SSD storage is essential to improve system response when working with Big Data, and it makes it possible to design intelligent hyerarchies for storage, which preclude having to keep all data in RAM.
Towards the corporate Logical Data Warehouse
Regardless of the technological solutions offered to make data cross-sectional, tools that provide value to the technology are still required. UDA makes it possible to integrate data from various sources -no matter if stored in different file systems, with or without structure- using Teradata Database 15 and EDW systems from the new 6750 series, or appliances containing Hortonworks or Aster Database systems. Nevertheless, in order to obtain value from data, a tool is required that makes it possible to process such data in a unique way, either from the user’s point of view, from the data scientist perspective or from the perspective of the corporate agent in charge of gathering information, making decisions, or both.
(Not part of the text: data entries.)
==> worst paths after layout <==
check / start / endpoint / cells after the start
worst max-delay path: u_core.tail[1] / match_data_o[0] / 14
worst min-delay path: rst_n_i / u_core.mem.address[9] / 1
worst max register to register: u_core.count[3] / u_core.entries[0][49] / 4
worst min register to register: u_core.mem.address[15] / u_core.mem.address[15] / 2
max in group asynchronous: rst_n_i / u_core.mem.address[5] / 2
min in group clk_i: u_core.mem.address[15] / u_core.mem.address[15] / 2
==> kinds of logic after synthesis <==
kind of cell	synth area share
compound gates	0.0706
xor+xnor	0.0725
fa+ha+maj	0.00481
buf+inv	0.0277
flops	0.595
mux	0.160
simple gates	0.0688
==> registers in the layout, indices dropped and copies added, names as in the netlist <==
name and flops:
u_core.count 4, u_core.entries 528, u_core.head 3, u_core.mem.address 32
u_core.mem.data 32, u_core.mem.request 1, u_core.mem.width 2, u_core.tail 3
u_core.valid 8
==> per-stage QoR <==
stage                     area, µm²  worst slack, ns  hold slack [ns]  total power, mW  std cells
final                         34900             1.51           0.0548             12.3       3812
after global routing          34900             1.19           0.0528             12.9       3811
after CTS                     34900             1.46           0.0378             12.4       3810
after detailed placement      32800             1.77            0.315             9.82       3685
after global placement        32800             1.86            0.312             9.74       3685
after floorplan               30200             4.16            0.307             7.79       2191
## src/rtl/bru_pkg.sv

```systemverilog
// bru_pkg -- shared types and default sizes for the branch resolve unit.
// Rev 1.0
`default_nettype none

package bru_pkg;

  localparam int BRU_DEPTH = 4;
  localparam int BRU_AW    = 32;

  typedef enum logic [1:0] {
    ST_IDLE     = 2'd0,
    ST_REDIRECT = 2'd1,
    ST_DRAIN    = 2'd2
  } bru_state_e;

  // Prediction record at the default address width; the top mirrors this layout for any AW.
  typedef struct packed {
    logic [BRU_AW-1:0] pc;
    logic              hit;
    logic [BRU_AW-1:0] target;
  } pred_rec_t;

endpackage

`default_nettype wire

```

## src/rtl/branch_resolve_if.sv

```systemverilog
// branch_resolve_if -- IF/ID prediction, resolution and BTB update bundle.
// Rev 1.0
`default_nettype none

interface branch_resolve_if #(
  parameter int AW = 32
);
  logic          Pred_Valid_IN_IF;
  logic [AW-1:0] Pred_PC_IN_IF;
  logic          Pred_Hit_IN_IF;
  logic [AW-1:0] Pred_Target_IN_IF;
  logic          Resolve_Valid_IN_ID;
  logic [AW-1:0] Resolve_PC_IN_ID;
  logic          is_Branch_IN_ID;
  logic          is_Taken_IN_ID;
  logic [AW-1:0] Alt_PC_IN_ID;
  logic          Upd_Valid_OUT;
  logic [AW-1:0] Upd_PC_OUT;
  logic [AW-1:0] Upd_Target_OUT;
  logic          Redirect_OUT;
  logic [AW-1:0] Redirect_PC_OUT;
  logic          Queue_Full_OUT;
  logic [31:0]   Mispred_Count_OUT;

  modport master (
    output Pred_Valid_IN_IF, Pred_PC_IN_IF, Pred_Hit_IN_IF, Pred_Target_IN_IF,
           Resolve_Valid_IN_ID, Resolve_PC_IN_ID, is_Branch_IN_ID, is_Taken_IN_ID,
           Alt_PC_IN_ID,
    input  Upd_Valid_OUT, Upd_PC_OUT, Upd_Target_OUT, Redirect_OUT, Redirect_PC_OUT,
           Queue_Full_OUT, Mispred_Count_OUT
  );

  modport slave (
    input  Pred_Valid_IN_IF, Pred_PC_IN_IF, Pred_Hit_IN_IF, Pred_Target_IN_IF,
           Resolve_Valid_IN_ID, Resolve_PC_IN_ID, is_Branch_IN_ID, is_Taken_IN_ID,
           Alt_PC_IN_ID,
    output Upd_Valid_OUT, Upd_PC_OUT, Upd_Target_OUT, Redirect_OUT, Redirect_PC_OUT,
           Queue_Full_OUT, Mispred_Count_OUT
  );
endinterface

`default_nettype wire

```

## src/rtl/bru_pred_fifo.sv

```systemverilog
// bru_pred_fifo -- in-flight prediction queue with synchronous clear.
// Rev 1.0
`default_nettype none

module bru_pred_fifo #(
  parameter int DEPTH = 4,
  parameter int W     = 65
) (
  input  wire logic                     clk,
  input  wire logic                     rst,
  input  wire logic                     clr,
  input  wire logic                     push,
  input  wire logic                     pop,
  input  wire logic [W-1:0]             wdata,
  output logic      [W-1:0]             rdata,
  output logic                          full,
  output logic                          empty,
  output logic      [$clog2(DEPTH):0]   count
);
  localparam int PW = $clog2(DEPTH);
  localparam int CW = PW + 1;

  logic [W-1:0]  mem [DEPTH];
  logic [PW-1:0] wr_ptr;
  logic [PW-1:0] rd_ptr;
  logic          do_push;
  logic          do_pop;

  assign full    = (count == CW'(DEPTH));
  assign empty   = (count == '0);
  assign do_pop  = pop & ~empty;
  assign do_push = push & (~full | do_pop);
  assign rdata   = mem[rd_ptr];

  // DEPTH is a power of two, so the pointers wrap naturally.
  always_ff @(posedge clk or posedge rst) begin
    if (rst) begin
      wr_ptr <= '0;
      rd_ptr <= '0;
      count  <= '0;
    end else if (clr) begin
      wr_ptr <= '0;
      rd_ptr <= '0;
      count  <= '0;
    end else begin
      if (do_push) wr_ptr <= wr_ptr + 1'b1;
      if (do_pop)  rd_ptr <= rd_ptr + 1'b1;
      case ({do_push, do_pop})
        2'b10:   count <= count + 1'b1;
        2'b01:   count <= count - 1'b1;
        default: count <= count;
      endcase
    end
  end

  always_ff @(posedge clk) begin
    if (do_push && !clr) mem[wr_ptr] <= wdata;
  end

endmodule

`default_nettype wire

```

## src/rtl/branch_resolve.sv

```systemverilog
// branch_resolve -- checks BTB predictions at ID, redirects fetch and trains the BTB.
// Rev 1.0. Optional macro BRU_STATS_EN enables the mispredict counter.
`default_nettype none

module branch_resolve
  import bru_pkg::*;
#(
  parameter int DEPTH = BRU_DEPTH,
  parameter int AW    = BRU_AW
) (
  input  wire logic        CLK,
  input  wire logic        RESET,
  input  wire logic        STALL,
  branch_resolve_if.slave  bus
);
  localparam int RW = 2 * AW + 1;
  localparam int CW = $clog2(DEPTH) + 1;

  typedef struct packed {
    logic [AW-1:0] pc;
    logic          hit;
    logic [AW-1:0] target;
  } rec_t;

  bru_state_e state;
  bru_state_e state_nxt;

  rec_t          push_rec;
  rec_t          fifo_head;
  rec_t          head;
  logic          fifo_full;
  logic          fifo_empty;
  logic [CW-1:0] fifo_count;

  logic          idle_go;
  logic          push_req;
  logic          pop_req;
  logic          actual_taken;
  logic          mispred;
  logic          need_upd;
  logic          mis_pop;

  logic          upd_pend;
  logic [AW-1:0] upd_pc;
  logic [AW-1:0] upd_tgt;
  logic [AW-1:0] redir_pc;

  assign idle_go  = (state == ST_IDLE) & ~STALL;
  assign push_req = bus.Pred_Valid_IN_IF & idle_go & (~fifo_full | pop_req);
  assign pop_req  = bus.Resolve_Valid_IN_ID & idle_go;
  assign push_rec = '{pc: bus.Pred_PC_IN_IF, hit: bus.Pred_Hit_IN_IF,
                      target: bus.Pred_Target_IN_IF};

  bru_pred_fifo #(
    .DEPTH (DEPTH),
    .W     (RW)
  ) u_fifo (
    .clk   (CLK),
    .rst   (RESET),
    .clr   (mis_pop),
    .push  (push_req),
    .pop   (pop_req),
    .wdata (push_rec),
    .rdata (fifo_head),
    .full  (fifo_full),
    .empty (fifo_empty),
    .count (fifo_count)
  );

  // An unmatched resolve behaves as a not-predicted fetch of the resolved PC.
  always_comb begin
    head = fifo_head;
    if (fifo_empty) head = '{pc: bus.Resolve_PC_IN_ID, hit: 1'b0, target: '0};
  end

  assign actual_taken = bus.is_Branch_IN_ID & bus.is_Taken_IN_ID;
  assign mispred  = (actual_taken != head.hit) |
                    (actual_taken & (head.target != bus.Alt_PC_IN_ID));
  assign need_upd = actual_taken & (~head.hit | (head.target != bus.Alt_PC_IN_ID));
  assign mis_pop  = pop_req & mispred;

  always_comb begin
    state_nxt = state;
    case (state)
      ST_IDLE:     if (mis_pop) state_nxt = ST_REDIRECT;
      ST_REDIRECT: if (!STALL)  state_nxt = ST_DRAIN;
      ST_DRAIN:    if (!STALL)  state_nxt = ST_IDLE;
      default:                  state_nxt = ST_IDLE;
    endcase
  end

  always_ff @(posedge CLK or posedge RESET) begin
    if (RESET) begin
      state    <= ST_IDLE;
      upd_pend <= 1'b0;
      upd_pc   <= '0;
      upd_tgt  <= '0;
      redir_pc <= '0;
    end else begin
      state <= state_nxt;
      // A pending BTB write survives a stall and fires once STALL drops.
      if (pop_req && need_upd) begin
        upd_pend <= 1'b1;
        upd_pc   <= bus.Resolve_PC_IN_ID;
        upd_tgt  <= bus.Alt_PC_IN_ID;
      end else if (!STALL) begin
        upd_pend <= 1'b0;
      end
      if (mis_pop)
        redir_pc <= actual_taken ? bus.Alt_PC_IN_ID : bus.Resolve_PC_IN_ID + AW'(8);
    end
  end

  assign bus.Upd_Valid_OUT   = upd_pend & ~STALL;
  assign bus.Upd_PC_OUT      = upd_pc;
  assign bus.Upd_Target_OUT  = upd_tgt;
  assign bus.Redirect_OUT    = (state == ST_REDIRECT) & ~STALL;
  assign bus.Redirect_PC_OUT = redir_pc;
  assign bus.Queue_Full_OUT  = (fifo_count == CW'(DEPTH));

`ifdef BRU_STATS_EN
  logic [31:0] mis_cnt;

  always_ff @(posedge CLK or posedge RESET) begin
    if (RESET)        mis_cnt <= '0;
    else if (mis_pop) mis_cnt <= mis_cnt + 32'd1;
  end

  assign bus.Mispred_Count_OUT = mis_cnt;
`else
  assign bus.Mispred_Count_OUT = 32'd0;
`endif

endmodule

`default_nettype wire

```

## src/flat_wrapper.sv

```systemverilog
// flat-port wrapper written by rule: the top's interface ports become plain ports
module branch_resolve_flat import bru_pkg::*;
#(
  parameter int DEPTH = BRU_DEPTH,
  parameter int AW    = BRU_AW
)
  (CLK, RESET, STALL, bus_Pred_Valid_IN_IF, bus_Pred_PC_IN_IF, bus_Pred_Hit_IN_IF, bus_Pred_Target_IN_IF, bus_Resolve_Valid_IN_ID, bus_Resolve_PC_IN_ID, bus_is_Branch_IN_ID, bus_is_Taken_IN_ID, bus_Alt_PC_IN_ID, bus_Upd_Valid_OUT, bus_Upd_PC_OUT, bus_Upd_Target_OUT, bus_Redirect_OUT, bus_Redirect_PC_OUT, bus_Queue_Full_OUT, bus_Mispred_Count_OUT);
  branch_resolve_if #(.AW(AW)) bus_i ();
  input  wire logic CLK;
  input  wire logic RESET;
  input  wire logic STALL;
  input wire logic [$bits(bus_i.Pred_Valid_IN_IF)-1:0] bus_Pred_Valid_IN_IF;
  input wire logic [$bits(bus_i.Pred_PC_IN_IF)-1:0] bus_Pred_PC_IN_IF;
  input wire logic [$bits(bus_i.Pred_Hit_IN_IF)-1:0] bus_Pred_Hit_IN_IF;
  input wire logic [$bits(bus_i.Pred_Target_IN_IF)-1:0] bus_Pred_Target_IN_IF;
  input wire logic [$bits(bus_i.Resolve_Valid_IN_ID)-1:0] bus_Resolve_Valid_IN_ID;
  input wire logic [$bits(bus_i.Resolve_PC_IN_ID)-1:0] bus_Resolve_PC_IN_ID;
  input wire logic [$bits(bus_i.is_Branch_IN_ID)-1:0] bus_is_Branch_IN_ID;
  input wire logic [$bits(bus_i.is_Taken_IN_ID)-1:0] bus_is_Taken_IN_ID;
  input wire logic [$bits(bus_i.Alt_PC_IN_ID)-1:0] bus_Alt_PC_IN_ID;
  output wire logic [$bits(bus_i.Upd_Valid_OUT)-1:0] bus_Upd_Valid_OUT;
  output wire logic [$bits(bus_i.Upd_PC_OUT)-1:0] bus_Upd_PC_OUT;
  output wire logic [$bits(bus_i.Upd_Target_OUT)-1:0] bus_Upd_Target_OUT;
  output wire logic [$bits(bus_i.Redirect_OUT)-1:0] bus_Redirect_OUT;
  output wire logic [$bits(bus_i.Redirect_PC_OUT)-1:0] bus_Redirect_PC_OUT;
  output wire logic [$bits(bus_i.Queue_Full_OUT)-1:0] bus_Queue_Full_OUT;
  output wire logic [$bits(bus_i.Mispred_Count_OUT)-1:0] bus_Mispred_Count_OUT;
  assign bus_i.Pred_Valid_IN_IF = bus_Pred_Valid_IN_IF;
  assign bus_i.Pred_PC_IN_IF = bus_Pred_PC_IN_IF;
  assign bus_i.Pred_Hit_IN_IF = bus_Pred_Hit_IN_IF;
  assign bus_i.Pred_Target_IN_IF = bus_Pred_Target_IN_IF;
  assign bus_i.Resolve_Valid_IN_ID = bus_Resolve_Valid_IN_ID;
  assign bus_i.Resolve_PC_IN_ID = bus_Resolve_PC_IN_ID;
  assign bus_i.is_Branch_IN_ID = bus_is_Branch_IN_ID;
  assign bus_i.is_Taken_IN_ID = bus_is_Taken_IN_ID;
  assign bus_i.Alt_PC_IN_ID = bus_Alt_PC_IN_ID;
  assign bus_Upd_Valid_OUT = bus_i.Upd_Valid_OUT;
  assign bus_Upd_PC_OUT = bus_i.Upd_PC_OUT;
  assign bus_Upd_Target_OUT = bus_i.Upd_Target_OUT;
  assign bus_Redirect_OUT = bus_i.Redirect_OUT;
  assign bus_Redirect_PC_OUT = bus_i.Redirect_PC_OUT;
  assign bus_Queue_Full_OUT = bus_i.Queue_Full_OUT;
  assign bus_Mispred_Count_OUT = bus_i.Mispred_Count_OUT;
  branch_resolve #(.DEPTH(DEPTH), .AW(AW)) u_core (.CLK(CLK), .RESET(RESET), .STALL(STALL), .bus(bus_i));
endmodule
```

## config.mk

```make
export PLATFORM = sky130hd
export DESIGN_NAME = branch_resolve_flat
export DESIGN_NICKNAME = d
export VERILOG_FILES = /design/src/rtl/bru_pkg.sv /design/src/rtl/branch_resolve_if.sv /design/src/rtl/bru_pred_fifo.sv /design/src/rtl/branch_resolve.sv /design/src/flat_wrapper.sv
export SDC_FILE = /design/constraint.sdc
export NUM_CORES = 1
export LEC_CHECK = 0
export CAP_MARGIN = 20
export CELL_PAD_IN_SITES_DETAIL_PLACEMENT = 1
export CELL_PAD_IN_SITES_GLOBAL_PLACEMENT = 2
export CORE_ASPECT_RATIO = 0.7
export CORE_MARGIN = 5
export CORE_UTILIZATION = 34
export DETAILED_ROUTE_END_ITERATION = 6
export PLACE_DENSITY = 0.79
export SLEW_MARGIN = 20
export SYNTH_ARGS = -nofsm -noshare
export SYNTH_HDL_FRONTEND = slang
export SYNTH_SLANG_ARGS = --single-unit
export TNS_END_PERCENT = 10
```

## constraint.sdc

```tcl
create_clock -name CLK -period 6.5 [get_ports CLK]
set_input_delay 0.975 -clock CLK [delete_from_list [all_inputs] [get_ports CLK]]
set_output_delay 0.975 -clock CLK [all_outputs]
set_load 0.01 [all_outputs]
```

Yosys cells after proc, flatten, opt, wreduce, memory -nomap -nowiden
Memory sizes are Yosys's and may differ from the RTL's. Cells that the tools add are included.

Register bits: 106. Bits in writable memories: 260. Input port bits: 136. Output and inout bits: 131. Memories kept: 1.

Memory list: u_core.u_fifo.mem (words 4, bits a word 65, read ports 1, clocked after memory_dff 0, wr ports 1, line bru_pred_fifo.sv:23) `logic [W-1:0] mem [DEPTH];`.

$add $sub $neg: 5. Eq/ne operators: 11. Multiplexer cells: 16. Bitwise logic cells: 20. Reduce and logical (&&, ||, !) cells: 9.

Operators with widths (count): two-way mux 33 bit (1); adder 32 x 4 -> 32 bit (second input constant) (1); two-way mux 32 bit (1); inequality test 32 bit (1); two-way mux 2 bit (7); AND 1 bit (12); inequality test 2 bit (second input constant) (3); case mux 2 bit (3 select lines) (1); case mux 3 bit (2 select lines) (1); adder 2 x 1 -> 2 bit (second input constant) (2); equality test 2 x 1 -> 1 bit (second input constant) (2); equality test 2 bit (second input constant) (2); two-way mux 1 bit (4); inverter 1 bit (4); OR 1 bit (4); nonzero test 2 bit (2); adder 3 x 1 -> 3 bit (second input constant) (1); equality test 3 bit (second input constant) (1); zero test 3 bit (1); two-way mux 3 bit (1); AND reduction 3 bit (1); nonzero test 3 bit (1); subtractor 3 x 1 -> 3 bit (second input constant) (1); logical AND 1 bit (2); 4 further kinds (4).

Logic depth before layout (Yosys ltp)
Depth after elaboration: 10. Gate-level depth with buffers: 13. Mapped depth without buffers: 9.

Hierarchy
A second synthesis with hierarchy kept.

Cell total of the unflattened synthesis: 936. Area, all modules: 15539.9 µm².

By module, submodules not included: bru_pred_fifo (instances 1, cells an instance 405, area an instance 9974.6 µm², seq. area each 7982.7 µm²); branch_resolve (instances 1, cells an instance 531, area an instance 5565.3 µm², seq. area each 2477.4 µm²).

Least setup slack after synthesis
OpenSTA, ideal clock, no wires.

Path kind: reg-to-reg. Start point: reg u_core.u_fifo.rd_ptr[0]. End point: mem u_core.u_fifo.mem[0][0], enable pin. Setup time: 0.471 ns. Arrival: 4.933 ns. Required time: 6.029 ns. Setup slack: 1.096 ns. Stages on the path, launching flop included: 12. Buffers on the path: 3. Clock period less this slack: 5.404 ns. Cell sequence: dfrtp_1 buf_6 buf_6 mux4_2 nor4b_1 a22oi_1 a22oi_1 nand2_1 a211oi_2 a311oi_4 buf_2 nor3b_1.

Word-level cells in the longest chain between the ends: 10. Elaborated cells on any way between the ends: 11. Classes of those cells: eq/ne (2); mux (3); bitwise (3); reduce/logical (2); memory (1).

Ends and longest elaborated chain: from (decl) (line bru_pred_fifo.sv:25) `logic [PW-1:0] rd_ptr;`; from (signal assigned) (line bru_pred_fifo.sv:47) `if (do_pop) rd_ptr <= rd_ptr + 1'b1;`; memory read (4 x 65 bit) *; two-way mux 33 bit * (line branch_resolve.sv:73) `if (fifo_empty) head = '{pc: bus.Resolve_PC_IN_ID, hit: 1'b0, target: '0};`; inequality test 32 bit (line branch_resolve.sv:78) `(actual_taken & (head.target != bus.Alt_PC_IN_ID));`; AND 1 bit (line branch_resolve.sv:78); OR 1 bit * (line branch_resolve.sv:77) `assign mispred = (actual_taken != head.hit) |`; AND 1 bit * (line branch_resolve.sv:80) `assign mis_pop = pop_req & mispred;`; zero test 1 bit * (line bru_pred_fifo.sv:57) `if (do_push && !clr) mem[wr_ptr] <= wdata;`; logical AND 1 bit * (line bru_pred_fifo.sv:57); two-way mux 1 bit * (line bru_pred_fifo.sv:57); two-way mux 1 bit (not written as such) * (line bru_pred_fifo.sv:57); to (decl) (line bru_pred_fifo.sv:23).

Every way passes the cells marked *; elsewhere a longest branch is shown, timed or not.

Worst setup path after layout
Start point: reg u_core.u_fifo.rd_ptr[0]. End point: reg u_core.redir_pc[30], in the netlist u_core.bus.Redirect_PC_OUT[30].

Word-level cells in the longest chain between the ends: 6. Elaborated cells on any way between the ends: 7. Classes of those cells: eq/ne (2); mux (1); bitwise (3); memory (1).

Ends and longest elaborated chain: memory read (4 x 65 bit) *; two-way mux 33 bit * (line branch_resolve.sv:73); inequality test 32 bit (line branch_resolve.sv:78); AND 1 bit (line branch_resolve.sv:78); OR 1 bit * (line branch_resolve.sv:77); AND 1 bit * (line branch_resolve.sv:80); to (signal assigned) (line branch_resolve.sv:110) `redir_pc <= actual_taken ? bus.Alt_PC_IN_ID : bus.Resolve_PC_IN_ID + AW'(8);`; to (decl) (line branch_resolve.sv:46) `logic [AW-1:0] redir_pc;`.

Marked as above. A chain may end at the register's enable or synchronous reset.

==> summary.md <==
| Metric | Value |
|---|---|
| Reg2Reg Setup Slack | `1.80 ns` |
| Top-area cell type share of the netlist area | `0.3573` |
| Post-DRT Antenna Nets | `0` |
| Fillers | `3265` |
| Post-Place Setup Slack | `1.735 ns` |
| Clk_skew | `0.02984 ns` |
| Wire length per cell | `23.15 µm` |
| Final wirelength | `32410 µm` |
| Ys flop type | `edfxtp_1` |
| Clock Sinks | `about 240` |
| TNS Setup | `0 ns` |
| Clk_lat worst skew | `0.54 ns` |
| Power density over cell area | `roughly 420 nW/µm²` |
| Largest cells by area after synthesis | `edfxtp_1 (36%), dfrtp_1 (24%), mux2_4 (10%)` |
| Final hold vios | `0` |
| Row count | `55` |
| IO buf count | `202` |
| Critical Path RT | `between 6 and 7 ns` |
| End of the critical path | `u_core.bus.Redirect_PC_OUT[30]` |
| # DRC | `0` |
| CTS Buffer Depth | `3` |
| Crit path launch type | `flip-flop` |
| Static leakage | `5.287 nW` |
| Pre-Repair DR Iteration Count | `5` |
| Asr flop ratio synth | `0.4454` |
| Hold Path Class | `reg -> reg` |
| Die Y | `~160 µm` |
| Final Setup Violations | `0` |
| Layout cell share with drive strength beyond 1 | `0.1903` |
| Crit. End Element | `flip-flop` |
| Commonest cells after routing, fill and taps aside | `clkdlybuf4s50_1 (202), edfxtp_1 (132), dfrtp_1 (104)` |
| Vias per cell | `4.966` |
| Max capacitance violation total | `0` |
| RSZ-0062 raised after global routing | `false` |
| Util after Layout | `0.4401` |
| Post-synth EDFFs | `132` |
| Clock transition at the registers of the reported paths | `0.06 ns` |
| Initial antenna violation count | `4` |
| Grt ovf | `0` |
| Post-route worst setup slack | `between 1.5 and 2 ns` |
| Die width | `225.9 µm` |
| Nets | `between 1000 and 1500` |
| Unique masters post-synth | `53` |
| Setup Buffers After CTS | `0` |
| Area Overhead vs Synth | `28.04%` |
| Ports | `267` |
| Seq/Total Area, Yosys | `0.5964` |
| Relative max-transition margin | `0.3420` |
| Critical Path AT | `5.11 ns` |
| Synth warn | `0` |
| Final GP Congestion | `0.7973` |
| Dominant cell type by area after synthesis | `edfxtp_1` |
| DR iter-0 viols | `381` |
| Initial core utilization | `0.3437` |
| Syn Inst Count | `between 700 and 800` |
| Flops & latches, synth | `238` |
| Achievable clock frequency | `0.2126 GHz` |
| Final Max Slew Viols | `0` |
| Critical Path Fanout Max | `28` |
| WS Path Type | `reg -> reg` |
| FF-to-FF Start | `u_core.u_fifo.rd_ptr[0]` |
| Global-route usage over all layers | `0.1726` |
| Max rail drop VDD | `between 0.2 and 0.25 mV` |
| Worst flop-to-flop path endpoint | `u_core.bus.Redirect_PC_OUT[30]` |
| Hold Buf Count CTS | `0` |
| CTS tree | `yes` |
| Cts bufs inserted | `25` |
| Core region area | `32270 µm²` |
| Period utilization | `0.7235` |
| Post-synthesis cell area | `11090 µm²` |
| Final min period | `4.703 ns` |
| Vias | `6953` |
| Critical Path Start | `u_core.u_fifo.rd_ptr[0]` |
| Status | `finished clean` |
| Number of global-route vias before repair | `7394` |
| HPWL Detailed | `~23000 µm` |
| Post_cts resized | `0` |
| Clock tree root driver cell | `clkbuf_16` |
| R2R depth | `10` |
| Most common cell after layout, fill and taps aside | `clkdlybuf4s50_1` |
| First-pass GRT wire length | `47890 µm` |
| Pin count of the biggest net entering global routing | `70` |
| H-tree depth | `1` |
| Avg Inst Size Synth | `14.85 µm²` |
| Slew at the pin with the worst max-slew slack | `0.9870 ns` |
| Die area | `36400 µm²` |
through the flow:
step,hold WS (ns),std cells,area [µm²],total power (W)
3_5_place_dp,0.4739,1353,13430,0.004626
3_3_place_gp,0.4627,1353,13430,0.004570
2_1_floorplan,0.4457,778,11210,0.003564
4_1_cts,0.4903,1399,14200,0.006034
5_1_grt,0.5100,1400,14200,0.006260
6_report,0.4831,1400,14200,0.005953
synthesized netlist by cell type (2+ instances only):
cell type    n
a21oi_1     40
a221oi_1     2
a22oi_1      8
and2_1       4
and3_1       5
and4_1       2
buf_2        8
buf_4       34
buf_6       12
clkbuf_1    12
dfrtp_1    106
edfxtp_1   132
ha_1         6
inv_1       17
mux2_2      22
mux2_4      77
mux2i_1     32
mux4_2      23
nand2_1     24
nand2b_1     2
nand3_1     17
nand4_1     11
nor2_1      47
nor3_1       5
nor3b_1      6
nor4_1       4
nor4b_1      4
o2111ai_1    2
o211ai_1     2
o21ai_0     10
o221ai_1     2
o22ai_1      8
xnor2_1     20
xor2_1      22
final cells by class:
| cell class | instances | area (µm²) | share of cell area |
|---|---|---|---|
| antenna | 1 | 2.502 | 0.0001762 |
| clock buffer | 38 | 734.5 | 0.05171 |
| clock inverter | 8 | 41.29 | 0.002907 |
| inverter | 17 | 66.31 | 0.004669 |
| multi-input combinational | 457 | 4081 | 0.2874 |
| sequential | 238 | 6619 | 0.4660 |
| tap | 427 | 534.3 | 0.03761 |
| timing repair buffer | 214 | 2125 | 0.1496 |
worst min-delay path by stage:
stage,start,end,slack [ns],depth (start not counted)
2_1_floorplan,u_core.upd_pend,u_core.upd_pend,0.45,1
3_3_place_gp,u_core.upd_pend,u_core.upd_pend,0.46,1
3_5_place_dp,u_core.upd_pend,u_core.upd_pend,0.47,1
4_1_cts,u_core.upd_pend,u_core.upd_pend,0.49,1
5_1_grt,u_core.upd_pend,u_core.upd_pend,0.51,1
6_report,u_core.upd_pend,u_core.upd_pend,0.48,1
flip-flops by register name (all words and copies together), names as in the netlist:
| register | count |
|---|---|
| u_core.u_fifo.count | 3 |
| u_core.bus.Upd_PC_OUT | 32 |
| u_core.u_fifo.rd_ptr | 2 |
| u_core.bus.Upd_Target_OUT | 32 |
| u_core.u_fifo.mem | 132 |
| u_core.state | 2 |
| u_core.u_fifo.wr_ptr | 2 |
| u_core.bus.Redirect_PC_OUT | 32 |
| u_core.upd_pend | 1 |
critical path, stage by stage (launching register included):
cell and delay [ns]:
dfrtp_2 0.94, buf_4 0.40, mux4_2 0.61, o21ai_0 0.18, nand2_1 0.08, o2111ai_1 0.14
a2111o_1 0.17, a211oi_2 0.11, a311oi_4 0.92, buf_4 0.61, mux2_2 0.39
QueryGrid is the answer to these needs. It will be available from the third trimestre of 2014 onwards, but it has already been one of the most relevant subjects in Teradata announcements for the next months.
Teradata Database 15
Not only SQL
Teradata Database 15 has been another leading subject in these months. The company’s benchmark database system caters for trends in the sector and adds all the elements and features required by companies working with data. Data are the new currency, as stated Hermann Wimmer, president of Teradata, in his presentation in the event that took place in Prague last April. Teradata 15 offers the required tools to manage data sources from different origins, as well as to manage several programming languages and make the use of algorithms for the optimization of data analysis-related tasks more flexible. Its compatibility with JSON opens the door for applications in the Internet of Things, and multi-structured data, as well as structured data, may be managed.
Teradata Active EDW 6750
Silicon hosting intelligence
Teradata is determined to offer its data analysis solutions as a set of software and hardware that are optimized to function fast and efficiently. Teradata engineering solutions focus on dimensioning storage and memory systems in order to offer realistic solutions; one example of that would be smart memory management based on metrics such as data temperature. Such a holistic approach implies a substantial initial investment for companies, but it allows them to avoid the integration and optimization processes that should be performed internally if the hardware and software were bought independently. Some trends, such as “cloud” or making hardware less expensive should not be overlooked by Teradata, but right now systems such as Active EDW 6750 are appropriate for the introduction of data analysis in big companies.
The EDW 6750 is scalable depending on the company needs, and its equipment includes the most recent technologies in Intel Xeon processors, RAM memory or solid state storage, hybrid state storage or conventional state storage dimensioned as required.